Jednak wiadomość o chorobie (nowotwór, jak się okazało, był już w trzecim stopniu zaawansowania) była dopiero pierwszą z serii złych wiadomości dla mamy trójki chłopców. Katie Larn wkrótce dowiedziała się także, że nie może liczyć na zasiłek Personal Independence Payments (PIP), dedykowany mieszkańcom Wysp znajdującym się w trudnej sytuacji życiowej na skutek choroby lub niepełnosprawności. – Moja przyjaciółka powiedziała mi, że mogę otrzymać dodatkową pomoc finansową, dlatego złożyłam o nią wniosek. Coraz więcej wydawałam na dojazdy do lekarza, a dodatkowo pomyślałam, że extra pieniądze przydadzą mi się na pokrycie kosztów opiekunki do dzieci, gdybym nie mogła się nimi zajmować sama po chemioterapii albo gdyby nie mogła tego zrobić moja rodzina. Poza tym kupiłam sobie perukę, która nie była tania. Jak tylko bowiem zaczęłam leczenie, włosy zaczęły mi od razu wypadać, więc je zgoliłam – wyznała Brytyjka.

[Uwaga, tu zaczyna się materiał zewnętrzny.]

--- src/rtl/rcm_pkg.sv ---
// shared constants, types and table functions of the reference coordinate mapper
package rcm_pkg;

    localparam int Q_BITS = 30;
    localparam int IN_W = 17;
    localparam int OUT_W = 19;
    localparam int MODE_W = 4;
    localparam int IN_TDATA_W = 56;
    localparam int OUT_TDATA_W = 64;
    // fraction bits of the port formats, tied to IN_W and OUT_W
    localparam int FRAC_BITS = 16;
    localparam int SINE_TABLE_BITS_DEF = 10;

    localparam logic [MODE_W-1:0] MODE_IDENT   = 4'd0;
    localparam logic [MODE_W-1:0] MODE_POLAR   = 4'd1;
    localparam logic [MODE_W-1:0] MODE_STRETCH = 4'd2;
    localparam logic [MODE_W-1:0] MODE_CURL    = 4'd3;
    localparam logic [MODE_W-1:0] MODE_DIV     = 4'd4;
    localparam logic [MODE_W-1:0] MODE_ROT     = 4'd5;
    localparam logic [MODE_W-1:0] MODE_ANNULUS = 4'd6;
    localparam logic [MODE_W-1:0] MODE_DIST2   = 4'd7;
    localparam logic [MODE_W-1:0] MODE_DIST3   = 4'd8;

    // q30 constants
    localparam logic [63:0] C_ONE         = 64'd1073741824;
    localparam logic [63:0] C_HALF        = 64'd536870912;
    localparam logic [63:0] C_TENTH       = 64'd107374182;
    localparam logic [63:0] C_NINE_TENTHS = 64'd966367642;
    localparam logic [63:0] C_EPS2        = 64'd53687091;
    localparam logic [63:0] C_EPS3        = 64'd10737418;

    // taylor coefficients of sin(pi u / 2), q30
    localparam logic [63:0] POLY_C [5] = '{
        64'd1686629713, 64'd693598668, 64'd85569306, 64'd5026995, 64'd172272
    };

    typedef struct packed {
        logic                valid;
        logic [MODE_W-1:0]   mode;
    } t_ctl;

    function automatic logic [63:0] umulq(logic [63:0] a, logic [63:0] b);
        return (a * b + (64'd1 << (Q_BITS - 1))) >> Q_BITS;
    endfunction

    // quarter-wave sine value for table entry i, q30
    function automatic logic [Q_BITS:0] quarter_sine(int i, int stb);
        logic [63:0] u;
        logic [63:0] u2;
        logic [63:0] acc;
        u   = 64'(i) << (Q_BITS - stb);
        u2  = umulq(u, u);
        acc = POLY_C[3] - umulq(u2, POLY_C[4]);
        acc = POLY_C[2] - umulq(u2, acc);
        acc = POLY_C[1] - umulq(u2, acc);
        acc = POLY_C[0] - umulq(u2, acc);
        return (Q_BITS + 1)'(umulq(u, acc));
    endfunction

endpackage

--- src/rtl/rcm_mul_cell.sv ---
// one cell of the multiply chain: two rounding q30 multiplier lanes with bypass
module rcm_mul_cell import rcm_pkg::*; #(
    parameter int STAGE = 0,
    parameter int VW    = 34,
    parameter int SW    = Q_BITS + 2
) (
    input  logic                 i_clk,
    input  logic                 i_rst_n,
    input  logic                 i_en,
    input  t_ctl                 i_ctl,
    input  logic signed [VW-1:0] i_r,
    input  logic signed [VW-1:0] i_s,
    input  logic signed [VW-1:0] i_t,
    input  logic signed [SW-1:0] i_v0,
    input  logic signed [SW-1:0] i_v1,
    input  logic signed [SW-1:0] i_v2,
    input  logic signed [VW-1:0] i_p0,
    input  logic signed [VW-1:0] i_p1,
    output t_ctl                 o_ctl,
    output logic signed [VW-1:0] o_r,
    output logic signed [VW-1:0] o_s,
    output logic signed [VW-1:0] o_t,
    output logic signed [SW-1:0] o_v0,
    output logic signed [SW-1:0] o_v1,
    output logic signed [SW-1:0] o_v2,
    output logic signed [VW-1:0] o_p0,
    output logic signed [VW-1:0] o_p1
);

    localparam int PW = VW + SW;

    t_ctl                 r_ctl;
    logic signed [VW-1:0] r_r, r_s, r_t, r_p0, r_p1;
    logic signed [SW-1:0] r_v0, r_v1, r_v2;
    logic                 use0, use1;
    logic signed [VW-1:0] a0, a1;
    logic signed [SW-1:0] b0, b1;

    // product rounded half away from zero back to q30
    function automatic logic signed [VW-1:0] mulq(logic signed [VW-1:0] a,
                                                  logic signed [SW-1:0] b);
        logic signed [PW-1:0] p;
        logic [PW-1:0]        m;
        p = PW'(a) * PW'(b);
        m = p[PW-1] ? PW'(-p) : PW'(p);
        m = (m + (PW'(1) << (Q_BITS - 1))) >> Q_BITS;
        return p[PW-1] ? VW'(-m) : VW'(m);
    endfunction

    always_comb begin
        use0 = 1'b0;
        use1 = 1'b0;
        a0   = i_r;
        b0   = SW'(C_ONE);
        a1   = i_r;
        b1   = SW'(C_ONE);
        case (STAGE)
            0: begin
                if (i_ctl.mode == MODE_ANNULUS) begin
                    use0 = 1'b1;
                    b0   = SW'(C_NINE_TENTHS);
                end
            end
            1: begin
                case (i_ctl.mode) inside
                    MODE_POLAR: begin
                        use0 = 1'b1;
                        use1 = 1'b1;
                        a0   = i_r + VW'(C_HALF);
                        b0   = i_v0;
                        a1   = i_r + VW'(C_HALF);
                        b1   = i_v1;
                    end
                    MODE_ANNULUS: begin
                        use0 = 1'b1;
                        use1 = 1'b1;
                        a0   = i_p0 + VW'(C_TENTH);
                        b0   = i_v0;
                        a1   = i_p0 + VW'(C_TENTH);
                        b1   = i_v1;
                    end
                    MODE_DIST2, MODE_DIST3: begin
                        use0 = 1'b1;
                        a0   = VW'(i_v0);
                        b0   = i_v1;
                    end
                    default: ;
                endcase
            end
            2: begin
                if (i_ctl.mode == MODE_DIST2) begin
                    use0 = 1'b1;
                    a0   = i_p0;
                    b0   = SW'(C_EPS2);
                end else if (i_ctl.mode == MODE_DIST3) begin
                    use0 = 1'b1;
                    a0   = i_p0;
                    b0   = i_v2;
                end
            end
            3: begin
                if (i_ctl.mode == MODE_DIST3) begin
                    use0 = 1'b1;
                    a0   = i_p0;
                    b0   = SW'(C_EPS3);
                end
            end
            default: ;
        endcase
    end

    always_ff @(posedge i_clk) begin
        if (!i_rst_n) begin
            r_ctl.valid <= 1'b0;
        end else if (i_en) begin
            r_ctl.valid <= i_ctl.valid;
            r_ctl.mode  <= i_ctl.mode;
        end
    end

    always_ff @(posedge i_clk) begin
        if (i_en) begin
            r_r        <= i_r;
            r_s        <= i_s;
            r_t        <= i_t;
            r_v0       <= i_v0;
            r_v1       <= i_v1;
            r_v2       <= i_v2;
            r_p0       <= use0 ? mulq(a0, b0) : i_p0;
            r_p1       <= use1 ? mulq(a1, b1) : i_p1;
        end
    end

    assign o_ctl = r_ctl;
    assign o_r   = r_r;
    assign o_s   = r_s;
    assign o_t   = r_t;
    assign o_v0  = r_v0;
    assign o_v1  = r_v1;
    assign o_v2  = r_v2;
    assign o_p0  = r_p0;
    assign o_p1  = r_p1;

endmodule

--- config.mk ---
export PLATFORM = sky130hd
export DESIGN_NAME = rcm_mul_cell
export DESIGN_NICKNAME = d
export VERILOG_FILES = /design/src/rtl/rcm_pkg.sv /design/src/rtl/rcm_mul_cell.sv
export SDC_FILE = /design/constraint.sdc
export NUM_CORES = 2
export LEC_CHECK = 0
export BUFFER_PORTS_ARGS = -buffer_cell sky130_fd_sc_hd__buf_2
export CAP_MARGIN = 20
export CELL_PAD_IN_SITES_DETAIL_PLACEMENT = 2
export CELL_PAD_IN_SITES_GLOBAL_PLACEMENT = 2
export CORE_AREA = 2 2 315 317
export DETAILED_ROUTE_END_ITERATION = 10
export DIE_AREA = 0 0 317 319
export PLACE_DENSITY = 0.82
export SYNTH_ARGS = -nofsm -noshare
export SYNTH_HDL_FRONTEND = slang
export SYNTH_SLANG_ARGS = --single-unit
--- constraint.sdc ---
create_clock -name i_clk -period 17 [get_ports i_clk]
set_input_delay 2.55 -clock i_clk [delete_from_list [all_inputs] [get_ports i_clk]]
set_output_delay 2.55 -clock i_clk [all_outputs]
set_load 0.02 [all_outputs]
==> PnR_summary.wiki <==
{| class="wikitable"
! Metric !! Value
|-
| Setup repair after global routing missed its margin || no
|-
| Cell types with the highest counts after synthesis || 730 x sky130_fd_sc_hd__inv_1, 500 x sky130_fd_sc_hd__fa_1, 321 x sky130_fd_sc_hd__ha_1
|-
| H-tree levels || 1
|-
| Area leader, netlist || sky130_fd_sc_hd__fa_1
|-
| PwrDens || 113 mW/mm²
|-
| Path class of the lowest-slack min-delay path || flop to flop
|-
| DRC violation count after routing || 0
|-
| Number of input and output port buffers inserted || 544
|-
| Hold buffers post-CTS || 0
|-
| Highest ir drop seen on vdd || 0.0907 mV
|-
| Final setup violation count || 0
|-
| Vias/cell || 5.27
|-
| Max Buffers Root-to-Sink || 3
|-
| Register area || 0.00813 mm²
|-
| Required @ worst endpoint || 17350 ps
|-
| Synthesized-area fraction occupied by ao, oa, aoi and oai cells || 9.76%
|-
| Sequential fraction of the synthesis area || 24.7%
|-
| Crit path capture type || flop
|-
| Worst clock skew || 0 ps
|-
| Area share of xor/xnor cells in the synthesized design || 3.83%
|-
| Synth warn || 0
|-
| Fraction of layout instances using a drive strength above 1 || 17.8%
|-
| Area delta synth->final || 15.9%
|-
| Multiplexer fraction of the synthesized cell area || 0.540%
|-
| Arithmetic-cell share of the synthesized area counting full adders, half adders and majority gates || 42.6%
|-
| Asr flop ratio synth || 0%
|-
| Overflow left after global routing || 0
|-
| Crit-path slowest cell || sky130_fd_sc_hd__or4_1
|-
| TritonCTS clock tree || built
|-
| Overall global routing resource usage || 27.9%
|-
| Delay of the slowest critical-path stage || 690 ps
|-
| Number of fill cells || 10700
|-
| Die Y-Extent || 319 µm
|-
| Leading register cell type out of synthesis || sky130_fd_sc_hd__edfxtp_1
|-
| Root Driver || sky130_fd_sc_hd__clkbuf_16
|-
| DR vias || 26300
|-
| Wire length per cell || 28.3 µm
|-
| Worst-margin pin slew || 1060 ps
|-
| Final clock period utilization by the worst path || 96.0%
|-
| Maximum capacitance violations || 0
|-
| Placement Cell Area || 0.0372 mm²
|-
| Top achievable clock speed || 61.3 MHz
|-
| Synthesized area || 0.0329 mm²
|-
| P_leak || 18.5 nW
|-
| Post-Route Setup TNS || 0 ps
|-
| Headroom to the max-slew limit || 28.4%
|-
| Post-route design area || 0.0381 mm²
|-
| Count of mapped cells out of synthesis || 3138
|-
| Critical Path Source Type || primary input
|-
| Post-route ant nets || 0
|-
| Initial Util || 33.7%
|-
| Die area || 0.101 mm²
|-
| Final-stage net count || 4777
|-
| Post-CTS sizing || 0
|-
| Die X-Extent || 317 µm
|-
| Skew-Pair Late Insertion Delay || 600 ps
|-
| Critical Path Fanout Max || 40
|-
| Seq cells post-synth || 271
|-
| Avg Cell Area, Syn || 10.5 µm²
|-
| Clock Pin Slew Worst Setup and Hold Paths || 60 ps
|-
| Iteration-0 DRC count of the detailed router || 1510
|-
| Routability cong. || 0.922
|-
| Arrival time at the worst endpoint || 16670 ps
|-
| Number of setup buffers added after CTS || 0
|-
| Most frequent CP cell || sky130_fd_sc_hd__fa_1
|-
| Rows || 115
|-
| Post-synth EDFFs || 270
|-
| Leading post-synthesis cells by cell area || sky130_fd_sc_hd__fa_1 30%, sky130_fd_sc_hd__edfxtp_1 25%, sky130_fd_sc_hd__ha_1 12%
|-
| Post-detail-place hpwl || 124000 µm
|-
| Post-synthesis simple-gate area fraction || 9.07%
|-
| Drt first pass iters || 6
|-
| Share of the synthesized area in the top cell type || 30.4%
|-
| First-pass GRT wire length || 205000 µm
|-
| Pin count of the biggest net entering global routing || 89
|-
| Top-count cell post-synth || sky130_fd_sc_hd__inv_1
|-
| Utilization after layout || 39.0%
|-
| Number of global-route vias before repair || 30000
|-
| Hold Fails Final Rpt || 0
|-
| Clock tree sinks || 271
|-
| Number of antenna violations at the first check in global routing || 26
|-
| Multi-input combinational cell area || 0.0218 mm²
|-
| Wire length reported by the detailed router || 142000 µm
|-
| Status || completed
|-
| Core ar. || 0.0977 mm²
|-
| Post-route minimum period || 16320 ps
|-
| CP Class || primary input to flop
|-
| Final number of max-transition violations || 0
|-
| Total chip power || 0.00431 W
|-
| CTS Buf Count || 31
|-
| I/O pins || 545
|-
| Distinct cells, synth || 96
|-
| Dominant combinational cell family by area after synthesis || adder cells
|}
-- per-layer routing --
metal  vias up  track usage, %  part of all wire, %
li1      11400               -                    -
met1     13800            31.5                   37
met2       845            51.4                   52
met3       258            3.44                  4.7
met4         4            13.2                  5.6
met5         -               0                0.019
-- per-stage QoR --
step / setup WS, ps / hold slack (ps) / std cells
after floorplan: 132 / 589 / 3169
final: 681 / 560 / 4995
after global placement: 763 / 533 / 4936
after detailed placement: 178 / 549 / 4936
after CTS: 818 / 557 / 4993
after global routing: 38.1 / 588 / 4995
-- placed cells by master, fill, tap and decap left out, drive strengths merged, types with 28 or more instances in the layout --
cell type  Yosys  layout
inv          730     732
conb           2      33
o21ai        110     110
and2          29      29
nor4          28      28
nand2        180     180
fa           500     500
xnor2        113     113
a21oi        137     137
nor2          93      93
nand4         49      49
edfxtp       270     270
ha           321     321
clkbuf        55      39
xor2          30      30
nor3          51      51
a21o          29      29
a31oi         34      34
buf           28     563
nand3         38      38
-- kinds of logic (layout without fill, tap and decap cells) --
logic type	after synthesis	in the layout
AND/OR/NAND/NOR	579	579
flip-flops	271	271
other	2	35
adder cells (fa/ha/maj)	821	821
XOR/XNOR	143	143
multiplexers	17	17
AO/OA/AOI/OAI	491	491
buffers and inverters	814	1351
-- critical path, delay by kind of cell --
kind,cells,cell delay (ps)
XOR/XNOR,2,410
multiplexers,1,260
adder cells (fa/ha/maj),10,4830
buffers and inverters,10,2060
AND/OR/NAND/NOR,16,5540
AO/OA/AOI/OAI,3,940
-- where the power goes --
part	switching [W]	total [W]	internal (W)
logic	0.00185	0.00284	0.000993
registers	0.0000269	0.000827	0.000800
clock network	0.000295	0.000645	0.000351
-- worst paths after layout --
kind / start / slack (ps) / endpoint / depth (start not counted)
setup / recovery: i_ctl[2] / 680 / o_p0[32] / 42
hold / removal: o_ctl[4] / 560 / o_ctl[4] / 2
setup reg to reg: o_ctl[4] / 16370 / o_ctl[4] / 2
hold reg to reg: o_ctl[4] / 560 / o_ctl[4] / 2
-- state kept, by name, summed over array words and instances, names as in the netlist --
signal	count
o_v0	32
o_t	34
o_v1	32
o_v2	32
o_p0	34
o_ctl	5
o_r	34
o_s	34
o_p1	34
-- layout make-up --
class                      count  area share, %
antenna                        2         0.0131
clock buffer                  39           2.11
clock inverter                18          0.354
inverter                     731           7.20
multi-input combinational   2084           57.2
sequential                   271           21.3
tap                         1287           4.22
timing repair buffer         563           7.54
No activity file was read; power rests on OpenSTA's default activity.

Po kilku tygodniach od złożenia wniosku o PIP i od rozmowy z urzędniczką DWP Katie Larn otrzymała pismo, w którym odmówiono jej przyznania zasiłku. DWP stwierdził, że kobieta „nie jest wystarczająco chora” i że w związku z tym nie może liczyć na extra pomoc. – W tamtym czasie [w chwili rozmowy z urzędniczką – przyp.red.] byłam dopiero po pierwszej sesji chemioterapii i było to zanim straciłam włosy oraz przybrałam na wadze przez sterydy. Nie mogę przestać myśleć o tym, że oni musieli pomyśleć, że nie wyglądam tak źle i że to znaczy, że nie jestem aż w tak złym stanie – powiedziała rozżalona Brytyjka. I choć Larn dostaje jeszcze inne zasiłki, to do dziś nie potrafi zrozumieć, że nie została zakwalifikowana do otrzymania pomocy dla ludzi ciężko chorych. – Dostaję też inne zasiłki, ale to nie powinno mieć znaczenia, gdy chodzi o nowotwór – dodała Brytyjka.